Attend to breathing:
When we are stressed our breathing is usually flat, short,
and labored. In this case our breath goes into our upper chests
or shoulders. This type shallow breathing into our upper torso
increases the stress on our bodies. On the other hand, breathing
slowly and deeply into our abdomen relieves stress. Sometimes
called "belly" breathing, it calms us by influencing
the autonomic branch of the nervous system. The technique
appears simple. The stomach pushes out as the breath goes
in. This is the way babies breathe and how we ourselves breathe
when asleep! The problem is that we increase our stress by
breathing into our upper torso.
Grounding helps us to
detach from emotional reactions to upsetting events. By shifting
our focus away from the event, grounding helps us to gain
control of our arousal. To ground yourself, pay attention
to some neutral aspect of your physical environment: picture
the shape, size, and color of nearby objects; focus on the
smells and the sounds you perceive; or describe what your
body touches when sitting.
Attend to posture: Crooked,
stiff, or off-balance describes the body under stress.

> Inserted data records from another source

File: src/rtl/bus_mtimer_slave.sv
`default_nettype none
// ============================================================================
// Module : bus_mtimer_slave  (with bus_mtimer_pkg transfer types)
// RISC-V machine timer (mtime/mtimecmp/ctrl) answering dbus loads and stores.
// Rev    : 1.0
// ============================================================================

package bus_mtimer_pkg;
    typedef enum logic {
        READ  = 1'b0,
        WRITE = 1'b1
    } ttype_e;

    typedef enum logic [1:0] {
        BYTE = 2'b00,
        HALF = 2'b01,
        WORD = 2'b10
    } tsize_e;
endpackage

module bus_mtimer_slave
    import bus_mtimer_pkg::*;
#(
    parameter logic [31:0] BASE_ADDR   = 32'h0200_0000,
    parameter int unsigned WAIT_STATES = 0,
    parameter int unsigned PRESCALE    = 1
) (
    input  logic        clk,
    input  logic        rst,
    input  logic        bstart,
    input  logic        breq,
    input  ttype_e      ttype,
    input  tsize_e      tsize,
    input  logic [31:0] addr,
    input  logic [31:0] wdata,
    output logic [31:0] rdata,
    output logic        bdone,
    output logic        berr,
    output logic        irq_timer
);

    localparam bit           NO_WAIT   = (WAIT_STATES == 0);
    localparam logic [3:0]   WAIT_LOAD = NO_WAIT ? 4'd0 : 4'(WAIT_STATES - 1);
    localparam int           PW        = (PRESCALE > 1) ? $clog2(PRESCALE) : 1;
    localparam logic [PW-1:0] PRESC_MAX = PW'(PRESCALE - 1);

    typedef enum logic [1:0] {
        S_IDLE = 2'd0,
        S_WAIT = 2'd1,
        S_DONE = 2'd2
    } state_e;

    state_e        state_q, state_d;
    logic [3:0]    wait_q, wait_d;
    logic [31:0]   addr_q, addr_d;
    logic [31:0]   wdata_q, wdata_d;
    ttype_e        ttype_q, ttype_d;
    tsize_e        tsize_q, tsize_d;

    logic [31:0]   rdata_q, rdata_d;
    logic          bdone_q, bdone_d;
    logic          berr_q, berr_d;
    logic          irq_q, irq_d;

    logic [63:0]   mtime_q, mtime_d;
    logic [63:0]   mtimecmp_q, mtimecmp_d;
    logic          en_q, en_d;
    logic [PW-1:0] presc_q, presc_d;

    logic          w_accept;
    logic          w_commit;
    logic [31:0]   w_addr;
    logic [31:0]   w_wdata;
    ttype_e        w_ttype;
    tsize_e        w_tsize;
    logic          w_err;
    logic [2:0]    w_idx;
    logic [4:0]    w_shift;
    logic [31:0]   w_sel;
    logic [31:0]   w_rmask;
    logic [3:0]    w_be;
    logic [31:0]   w_bmask;
    logic [31:0]   w_wshift;
    logic          w_wr;
    logic          w_tick;

    function automatic logic [31:0] merge_word(input logic [31:0] old_w,
                                               input logic [31:0] new_w,
                                               input logic [31:0] mask);
        return (old_w & ~mask) | (new_w & mask);
    endfunction

    assign w_accept = bstart & breq;

    // ------------------------------------------------------------------------
    // Handshake FSM
    // ------------------------------------------------------------------------
    always_comb begin
        state_d = state_q;
        wait_d  = wait_q;
        addr_d  = addr_q;
        wdata_d = wdata_q;
        ttype_d = ttype_q;
        tsize_d = tsize_q;
        case (state_q)
            S_IDLE: begin
                if (w_accept) begin
                    addr_d  = addr;
                    wdata_d = wdata;
                    ttype_d = ttype;
                    tsize_d = tsize;
                    wait_d  = WAIT_LOAD;
                    state_d = NO_WAIT ? S_DONE : S_WAIT;
                end
            end
            S_WAIT: begin
                if (wait_q == 4'd0) begin
                    state_d = S_DONE;
                end else begin
                    wait_d = wait_q - 4'd1;
                end
            end
            S_DONE:  state_d = S_IDLE;
            default: state_d = S_IDLE;
        endcase
    end

    // Without wait states the request commits on its own acceptance edge,
    // so the live bus fields stand in for the not-yet-captured copy.
    always_comb begin
        w_addr   = (state_q == S_IDLE) ? addr  : addr_q;
        w_wdata  = (state_q == S_IDLE) ? wdata : wdata_q;
        w_ttype  = (state_q == S_IDLE) ? ttype : ttype_q;
        w_tsize  = (state_q == S_IDLE) ? tsize : tsize_q;
        w_commit = ((state_q == S_IDLE) && w_accept && NO_WAIT) ||
                   ((state_q == S_WAIT) && (wait_q == 4'd0));
    end

    // ------------------------------------------------------------------------
    // Decode, read mux and write lane generation
    // ------------------------------------------------------------------------
    always_comb begin
        w_idx   = w_addr[4:2];
        w_shift = {w_addr[1:0], 3'b000};
        w_err   = (w_addr[31:5] != BASE_ADDR[31:5]) ||
                  ((w_tsize == HALF) && w_addr[0]) ||
                  ((w_tsize != BYTE) && (w_tsize != HALF) && (w_addr[1:0] != 2'b00));

        case (w_idx)
            3'd0:    w_sel = mtime_q[31:0];
            3'd1:    w_sel = mtime_q[63:32];
            3'd2:    w_sel = mtimecmp_q[31:0];
            3'd3:    w_sel = mtimecmp_q[63:32];
            3'd4:    w_sel = {31'd0, en_q};
            default: w_sel = 32'd0;
        endcase

        case (w_tsize)
            BYTE: begin
                w_rmask = 32'h0000_00FF;
                w_be    = 4'b0001 << w_addr[1:0];
            end
            HALF: begin
                w_rmask = 32'h0000_FFFF;
                w_be    = w_addr[1] ? 4'b1100 : 4'b0011;
            end
            default: begin
                w_rmask = 32'hFFFF_FFFF;
                w_be    = 4'b1111;
            end
        endcase

        w_bmask  = {{8{w_be[3]}}, {8{w_be[2]}}, {8{w_be[1]}}, {8{w_be[0]}}};
        w_wshift = w_wdata << w_shift;
        w_wr     = w_commit && (w_ttype == WRITE) && !w_err;
    end

    always_comb begin
        bdone_d = w_commit;
        berr_d  = w_commit && w_err;
        rdata_d = 32'd0;
        if (w_commit && (w_ttype == READ) && !w_err) begin
            rdata_d = (w_sel >> w_shift) & w_rmask;
        end
    end

    // ------------------------------------------------------------------------
    // Timer registers
    // ------------------------------------------------------------------------
    always_comb begin
        w_tick  = en_q && (presc_q == PRESC_MAX);
        presc_d = (!en_q || w_tick) ? '0 : presc_q + PW'(1);

        // A write to either mtime half swallows a coincident increment.
        mtime_d = w_tick ? mtime_q + 64'd1 : mtime_q;
        if (w_wr && (w_idx == 3'd0 || w_idx == 3'd1)) begin
            mtime_d = mtime_q;
            if (w_idx == 3'd0) begin
                mtime_d[31:0] = merge_word(mtime_q[31:0], w_wshift, w_bmask);
            end else begin
                mtime_d[63:32] = merge_word(mtime_q[63:32], w_wshift, w_bmask);
            end
        end

        mtimecmp_d = mtimecmp_q;
        if (w_wr && (w_idx == 3'd2)) begin
            mtimecmp_d[31:0] = merge_word(mtimecmp_q[31:0], w_wshift, w_bmask);
        end
        if (w_wr && (w_idx == 3'd3)) begin
            mtimecmp_d[63:32] = merge_word(mtimecmp_q[63:32], w_wshift, w_bmask);
        end

        en_d = en_q;
        if (w_wr && (w_idx == 3'd4) && w_be[0]) begin
            en_d = w_wshift[0];
        end

        irq_d = (mtime_d >= mtimecmp_d);
    end

    always_ff @(posedge clk or posedge rst) begin
        if (rst) begin
            state_q    <= S_IDLE;
            wait_q     <= 4'd0;
            addr_q     <= 32'd0;
            wdata_q    <= 32'd0;
            ttype_q    <= READ;
            tsize_q    <= BYTE;
            rdata_q    <= 32'd0;
            bdone_q    <= 1'b0;
            berr_q     <= 1'b0;
            irq_q      <= 1'b0;
            mtime_q    <= 64'd0;
            mtimecmp_q <= 64'hFFFF_FFFF_FFFF_FFFF;
            en_q       <= 1'b0;
            presc_q    <= '0;
        end else begin
            state_q    <= state_d;
            wait_q     <= wait_d;
            addr_q     <= addr_d;
            wdata_q    <= wdata_d;
            ttype_q    <= ttype_d;
            tsize_q    <= tsize_d;
            rdata_q    <= rdata_d;
            bdone_q    <= bdone_d;
            berr_q     <= berr_d;
            irq_q      <= irq_d;
            mtime_q    <= mtime_d;
            mtimecmp_q <= mtimecmp_d;
            en_q       <= en_d;
            presc_q    <= presc_d;
        end
    end

    assign rdata     = rdata_q;
    assign bdone     = bdone_q;
    assign berr      = berr_q;
    assign irq_timer = irq_q;

endmodule
`default_nettype wire

File: config.mk
export PLATFORM = sky130hd
export DESIGN_NAME = bus_mtimer_slave
export DESIGN_NICKNAME = d
export VERILOG_FILES = /design/src/rtl/bus_mtimer_slave.sv
export SDC_FILE = /design/constraint.sdc
export NUM_CORES = 1
export LEC_CHECK = 0
export CAP_MARGIN = 30
export CELL_PAD_IN_SITES_DETAIL_PLACEMENT = 2
export CELL_PAD_IN_SITES_GLOBAL_PLACEMENT = 2
export CORE_MARGIN = 4
export CORE_UTILIZATION = 38
export CTS_CLUSTER_SIZE = 20
export DETAILED_ROUTE_END_ITERATION = 12
export PLACE_DENSITY = 0.83
export SYNTH_ARGS = -nofsm -noshare
export SYNTH_HDL_FRONTEND = slang
export SYNTH_SLANG_ARGS = --single-unit
File: constraint.sdc
create_clock -name clk -period 10.3 [get_ports clk]
set_input_delay 3.09 -clock clk [delete_from_list [all_inputs] [get_ports clk]]
set_output_delay 3.09 -clock clk [all_outputs]
set_load 0.005 [all_outputs]
==> impl_metrics.tcl <==
set metrics [dict create \
    drv_cap 0 \
    finClkSkew_ns 0.0153 \
    drive_gt1_frac 0.153 \
    critPathKind "in -> reg" \
    worstSkewPairLatency_ns 0.58 \
    max_freq_mhz 123 \
    stdcell_count 2338 \
    status "finished, final reports clean" \
    worst_setup_path_start_kind "input port" \
    grt_overflow 0 \
    cp.required_ns 10.73 \
    cts_htree_levels 1 \
    grt_usage 0.301 \
    vias 15000 \
    drc 0 \
    tns_ns 0 \
    synthesis.area_mm2 0.0153 \
    cts-resized-gates 0 \
    ys_seq_area_frac 0.384 \
    post_cts_buffers 0 \
    pin_count 106 \
    dp_cells 2281 \
    final_cell_area_mm2 0.0181 \
    cts_num_sinks 232 \
    dieArea_mm2 0.0436 \
    r2r_cells 14 \
    post-route-period-util 0.791 \
    cts-buffers-inserted 30 \
    placedInstanceArea_mm2 0.0170 \
    clock-root-buffer "clkbuf_16" \
    cp_max_fo 21 \
    ant_nets 0 \
    clkTransAtPathRegs_ns 0.06 \
    tritoncts "yes" \
    nNetsFinal 1926 \
    area_growth_pct 18.2 \
    dp_slack_ns 1.63 \
    via_per_inst 6.42 \
    min_path_cells 2 \
    relSlewSlack 0.235 \
    setup_viol 0 \
    cp-end-kind "register" \
    antenna_found_initial 3 \
    worstMarginPinSlew_ns 1.14 \
    place_congestion 0.946 \
    rows 73 \
    async_flop_share 1.00 \
    netlist.area_leader.share 0.274 \
    hpwl_um 49100 \
    die_h_um 209 \
    coreArea_mm2 0.0398 \
    drt_pass1_iterations 5 \
    ys_ff_latch 232 \
    synth_edf_count 0 \
    first_global_vias 16500 \
    grt_max_degree 117 \
    hold_buffers 0 \
    start_util 0.385 \
    ir_worst_vdd_uv 120 \
    die_w_um 209 \
    arrival_ns 8.58 \
    wl_um 67700 \
    slew_violations 0 \
    grt_pass1_wl_um 103000 \
    synth_area_leader_cell "dfrtp_1" \
    hold_class "reg -> reg" \
    yosys_warnings 0 \
    antenna_cells 0 \
    syn_nets 1833 \
    syn_area_per_cell_um2 9.03 \
    final_common_cell "nand2_1" \
    synth_cells 1697 \
    setup_ws_ns 2.15 \
    finalHoldViolCount 0 \
    synthTopCellsByArea "dfrtp_1, dfstp_2, nand2_1, mux2i_1, ha_1" \
    period_minus_slack_ns 8.15 \
    synth_ff_type "dfrtp_1" \
    power_leakage_nw 7.30 \
    synth_cell_type_count 74 \
    cts_max_path_buffers 3 \
    port_buffers 105 \
    rsz0062_at_grt "no" \
    wl_per_cell_um 29.0 \
    drt_iter0_drc 1200 \
    final_cell_mix "nand2_1, dfrtp_1, mux2i_1" \
    powerDensity_mw_per_mm2 139 \
    hold_ws_ns 0.480 \
]
[worst max-delay path: stages]
cell	delay, ns
clkdlybuf4s50_1	0.43
nor4_1	0.37
nand4_1	0.22
a22o_1	0.24
buf_4	0.22
or3_1	0.74
nor3_4	0.86
o32ai_1	0.25
ha_1	0.39
a21oi_1	0.16
o21ai_0	0.14
a221o_1	0.37
a2111o_1	0.41
a221oi_1	0.51
o21ai_0	0.17
[power breakdown]
group	leakage [nW]	total, mW	internal [mW]	switching [mW]
registers	2.70	0.990	0.954	0.0367
logic	4.08	0.414	0.129	0.285
clock network	0.516	1.11	0.674	0.432
[kinds of logic (layout without fill, tap and decap cells)]
kind of cell,Yosys count,in the layout,share of synthesized area
other,1,1,0.000245
AO/OA/AOI/OAI,365,365,0.167
flip-flops,232,232,0.384
XOR/XNOR,1,1,0.000572
multiplexers,199,199,0.137
buffers and inverters,134,250,0.0386
AND/OR/NAND/NOR,700,700,0.219
adder cells (fa/ha/maj),65,65,0.0531
[sequential cells by signal, summed over array words and instances, names as in the netlist]
signal	count
mtimecmp_q	64
wdata_q	32
bdone	1
presc_q	1
berr	1
en_q	1
addr_q	32
mtime_q	64
tsize_q	2
state_q	1
rdata	32
irq_timer	1
[path summary, 6_finish.rpt]
path	from	to	slack (ns)
setup / recovery	addr[18]	irq_timer	2.15
hold / removal	addr_q[22]	addr_q[22]	0.48
setup reg to reg	state_q[1]	irq_timer	3.95
hold reg to reg	addr_q[22]	addr_q[22]	0.48
max in group asynchronous	rst	mtime_q[30]	5.92
min in group asynchronous	rst	addr_q[13]	3.05
[cell usage after synthesis (all sizes together) (3+ instances only)]
master and count:
a2111oi 9, and2 8, o22ai 27, o21ai 39
dfstp 64, ha 65, a211oi 43, a22o 3
a21oi 79, inv 36, dfrtp 168, o31ai 9
a21o 19, mux2i 120, a311oi 6, a21boi 7
nand2 331, and4 12, clkbuf 55, nand2b 3
a22oi 43, nor2 80, o21a 7, nor2b 9
buf 43, a32oi 5, nor3 74, mux2 79
a211o 7, o211ai 5, or2 9, nor4 24
nand3 47, a221oi 13, o221a 9, or4 7
o31a 3, or3 7, nand4 42, and3 31
nor3b 8, a221o 10
[through the flow]
stage / util / power [mW]
detailed placement: 0.427 / 1.40
CTS: 0.453 / 2.52
global route: 0.455 / 2.60
floorplan: - / 1.21
global placement: 0.427 / 1.38
finish: 0.455 / 2.51
[metal layers]
| layer | track usage | vias to the layer above | share of wire |
|---|---|---|---|
| li1 | - | 6490 | - |
| met4 | 0.140 | 4 | 0.050 |
| met1 | 0.377 | 7743 | 0.40 |
| met2 | 0.496 | 576 | 0.47 |
| met5 | 0 | - | 0.00030 |
| met3 | 0.0668 | 188 | 0.080 |
[cell type report]
cell class                      instances  area, µm²
Clock inverter                          7       85.1
Multi-Input combinational cell       1331       8890
Sequential cell                       232       5890
Tap cell                              525        657
Clock buffer                           48        950
Timing Repair Buffer                  159       1480
Inverter                               36        143
Fill cell                            4337      21700
Power figures use the tool's default switching activity.
==> RTL edit 1, RTL diff (same settings) <==
Encoding of `state_e`: now one-hot (3 bits for 3 states).
--- a/src/rtl/bus_mtimer_slave.sv
+++ b/src/rtl/bus_mtimer_slave.sv
@@ -46,6 +46,6 @@
 
-    typedef enum logic [1:0] {
-        S_IDLE = 2'd0,
-        S_WAIT = 2'd1,
-        S_DONE = 2'd2
+    typedef enum logic [2:0] {
+        S_IDLE = 3'b001,
+        S_WAIT = 3'b010,
+        S_DONE = 3'b100
     } state_e;
Function: no difference found for any inputs over 4 cycles, from zero or initial values and one cycle with rst high; so few cycles prove little.
==> RTL edit 1 against the unedited design <==
Critical path type unchanged. Maximum frequency decreased by 3.1%. Design area decreased by 5.0%. Power increased by 7.0%. Sequential cell count increased by 1. Clock power increased by 6%. Setup slack got worse by 0.26 ns. Wire length decreased by 1.9%. Count of clock-buffer cells in the layout decreased by 13. Clock skew increased by 0.013 ns. Area after synthesis decreased by 5.1%. Sequential share of layout area increased by 1.9 points.
==> RTL edit 1: results (changes against the unedited design) <==
[outcome]
outcome=completed  ; unchanged

[logic_synthesis]
yosysSeqAreaShare=0.407  ; was 0.384
syn_avg_cell_area_um2=8.75  ; was 9.03 um2
synth_common_cells=nand2_1, dfrtp_1, o21ai_0  ; was nand2_1, dfrtp_1, mux2i_1
synthMuxAreaShare=0.0568  ; was 0.137
yosysUniqueCellTypes=75  ; was 74
synth_area_leaders=dfrtp_1, dfstp_2, nand2_1  ; unchanged
synthAdderAreaFrac=0.0560  ; was 0.0531

[power]
vdd_drop_max_v=0.000116  ; was 0.000120 V
power.clock.fraction=0.437  ; was 0.441
p_comb_frac=0.185  ; was 0.165
total_power_mw=2.69  ; was 2.51 mW
switching_share=0.319  ; was 0.300
p_leak_nw=7.03  ; was 7.30 nW

[grt]
grt_use_total=0.317  ; was 0.301
antenna_found_initial=0  ; was 3
grt_pass1_vias=15700  ; was 16500
use_met3=0.0553  ; was 0.0668
globalRouteMet2Util=0.532  ; was 0.496
use_met1=0.404  ; was 0.377

[timing]
skew_ns=0.0282  ; was 0.0153 ns
relSlewSlack=0.289  ; was 0.235

[finish]
fin_cells=2274  ; was 2338
fillers=4135  ; was 4337
finalNetCount=1876  ; was 1926
drive_above_1_share=0.116  ; was 0.153

[clock_network]
clk-insertion-delay-late_ns=0.59
numCtsBuffers=29  ; was 30

[detailed_routing]
vias_per_cell=6.29  ; was 6.42
drt_iter0_markers=1083  ; was 1200
wl_per_cell_um=29.2  ; was 29.0 um

[setup_path]
worstPathMaxFanout=42  ; was 21
cp_top_family=simple AND/OR/NAND/NOR gates  ; was compound AO/OA/AOI/OAI gates
arrival_ns=8.91  ; was 8.58 ns

[placed_design]
dpl_cell_area_um2=16100  ; was 17000 um2
place.gp.congestion=0.943  ; was 0.946
hpwl_um=47400  ; was 49100 um
dp.cells=2218  ; was 2281
pre_cts_ws_ns=1.87  ; was 1.63 ns

==> RTL edit 1: changes by cell type after synthesis, moves of 17 or more <==
cell	unedited run	this run
mux2_2	67	20
nand4_1	42	25
o21ai_0	35	113
mux2i_1	119	57
nand2_1	331	360
o21a_1	7	66
o22ai_1	27	7
nor3_1	66	31
inv_1	36	15
==> RTL edit 1: per-layer routing <==
layer | share of wire | vias up
li1 | - | 6246
met1 | 0.41 | 7379
met4 | 0.048 | 0
met2 | 0.48 | 513
met3 | 0.060 | 158
met5 | 0 | -
==> RTL edit 1: worst register-to-register path, delay by kind of cell, from the launching register on <==
kind / cells / cell delay [ns]
adder cells (fa/ha/maj): 1 / 0.33
AO/OA/AOI/OAI: 2 / 0.65
buffers and inverters: 3 / 1.24
flip-flops: 1 / 0.56
AND/OR/NAND/NOR: 11 / 3.59
==> RTL edit 1: final cells by class <==
class | count | area (um2) | share of cell area
multi-input cells | 1323 | 8190 | 0.476
flip-flops and latches | 233 | 5910 | 0.344
repair buffers | 137 | 1310 | 0.0763
clock buffers | 35 | 788 | 0.0459
well taps | 511 | 639 | 0.0372
clock inverters | 19 | 284 | 0.0165
inverters | 16 | 67.6 | 0.00393
==> RTL edit 1: final timing paths <==
kind,from,end,slack [ns],depth (start not counted)
setup / recovery,addr[4],irq_timer$_DFF_PP0_,1.89,15
hold / removal,wdata_q[24]$_DFFE_PP0P_,wdata_q[24]$_DFFE_PP0P_,0.48,2
setup reg to reg,state_q[0]$_DFFE_PP1P_,irq_timer$_DFF_PP0_,3.85,17
hold reg to reg,wdata_q[24]$_DFFE_PP0P_,wdata_q[24]$_DFFE_PP0P_,0.48,2
max in group asynchronous,rst,mtime_q[0]$_DFF_PP0_,5.77,3
min in group asynchronous,rst,rdata[28]$_DFF_PP0_,3.04,2
==> RTL edit 2, RTL diff (same flow settings) <==
Made on the original files. Make the reset (`rst`) synchronous in one clocked block.
--- a/src/rtl/bus_mtimer_slave.sv
+++ b/src/rtl/bus_mtimer_slave.sv
@@ -220,3 +220,3 @@
 
-    always_ff @(posedge clk or posedge rst) begin
+    always_ff @(posedge clk) begin
         if (rst) begin
Function: differs if rst is asserted again (counterexample within 4 cycles, from zero or initial values and one cycle with rst high); with rst held inactive, the same outputs for 4 cycles.
==> RTL edit 2 against the unedited design <==
Sequential share of layout area down 4.5 points. Critical path depth grew 2. Design area fell by 8.5%. Worst hold slack got worse by 0.021 ns. Via count shrank 0.77%. Non-clock buffer count shrank 14. Wire length decreased by 5.5%. Maximum frequency increased by 0.38%. Power fell by 10%. Synthesized cell count rose by 5.1%. Sequential cell count stayed put. Area after synthesis decreased by 8.3%. Setup slack improved by 0.031 ns.
==> RTL edit 2: results (changes against the unedited design) <==
[power]
p_int_mw=1.61  ; was 1.76 mW
p_clk_mw=1.06  ; was 1.11 mW
power.clock.fraction=0.471  ; was 0.441
vdd_drop_max_v=0.000125  ; was 0.000120 V
p_leak_nw=6.04  ; was 7.30 nW

[logic_synthesis]
synth-compound-area-share=0.205  ; was 0.167
synth_area_leaders=dfxtp_1, nand2_1, mux2i_1  ; was dfrtp_1, dfstp_2, nand2_1
async_reset_ff_frac=0  ; was 1.00
yosysUniqueCellTypes=78  ; was 74
synthMuxAreaShare=0.111  ; was 0.137
synthAdderAreaFrac=0.0579  ; was 0.0531
yosysSeqAreaShare=0.331  ; was 0.384
syn_avg_cell_area_um2=7.87  ; was 9.03 um2
synth_common_cells=nand2_1, dfxtp_1, a21oi_1  ; was nand2_1, dfrtp_1, mux2i_1

[detailed_routing]
wl_met2_um=30200  ; was 31600 um
wl_met1_um=26700  ; was 27200 um
wl_um=64000  ; was 67700 um
vias_per_cell=6.37  ; was 6.42
maxUsedRoutingLayer=met4  ; was met5
drt_iter0_markers=1180  ; was 1200

[grt]
use_met1=0.389  ; was 0.377
grt_use_total=0.305  ; was 0.301
grt_pass1_vias=15700  ; was 16500
antenna_found_initial=0  ; was 3
globalRouteMet2Util=0.514  ; was 0.496

[timing]
worstMarginPinSlew_ns=1.00  ; was 1.14 ns

[setup_path]
cp_top_family=simple AND/OR/NAND/NOR gates  ; was compound AO/OA/AOI/OAI gates
critical_path.startpoint=addr[5]  ; was addr[18]
slowest_delay_ns=0.61  ; was 0.86 ns
arrival_ns=8.56  ; was 8.58 ns
worstPathMaxFanout=21  ; unchanged

[finish]
drive_above_1_share=0.0819  ; was 0.153
finalNetCount=1983  ; was 1926

[worst_hold_path]
hold_start=addr_q[15]$_SDFFE_PP0P_  ; was addr_q[22]$_DFFE_PP0P_

[outcome]
outcome=completed  ; unchanged

[placed_design]
pre_cts_ws_ns=1.76  ; was 1.63 ns
place.gp.congestion=0.914  ; was 0.946

-- RTL edit 2: cell types whose count changed in the layout (fill, tap and decap cells not counted), moves of 15 or more --
cell | unedited run | this run
buf_4 | 51 | 36
nor2_1 | 80 | 138
dfrtp_1 | 167 | 0
dfxtp_1 | 0 | 231
o21ai_0 | 35 | 60
inv_1 | 34 | 11
a21oi_1 | 76 | 160
dfstp_2 | 64 | 0
mux2_2 | 67 | 22
-- RTL edit 2: final timing paths --
check,end,cells past startpoint,slack [ns]
worst max-delay path,irq_timer$_SDFF_PP0_,17,2.18
worst min-delay path,addr_q[15]$_SDFFE_PP0P_,2,0.46
worst max register to register,irq_timer$_SDFF_PP0_,16,4.42
worst min register to register,addr_q[15]$_SDFFE_PP0P_,2,0.46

When
sitting, our legs may be stiff and both legs and arms may
be crossed in a defensive posture. When standing, we may lock
our knees. Our body is tense. Instead, uncross your legs and
arms, sit or stand up straight using your backbone to support
your body, and place your feet firmly on the floor. Relax
your legs. These postural shifts support balance and strength
and distract us from the stress-inducing event.
Cultivate mindfulness:
This centering technique focuses our attention on what is
happening to us in the immediate moment, rather than attending
to other people, the past, or the future. Close your eyes
and pay attention to your breathing and your body. Becoming
gently aware of what you see, hear, or feel in a deliberate
way will, after a few moments, slow your reaction. You can
also focus on your physical sensations and breathing while
taking a walk or sitting quietly by yourself.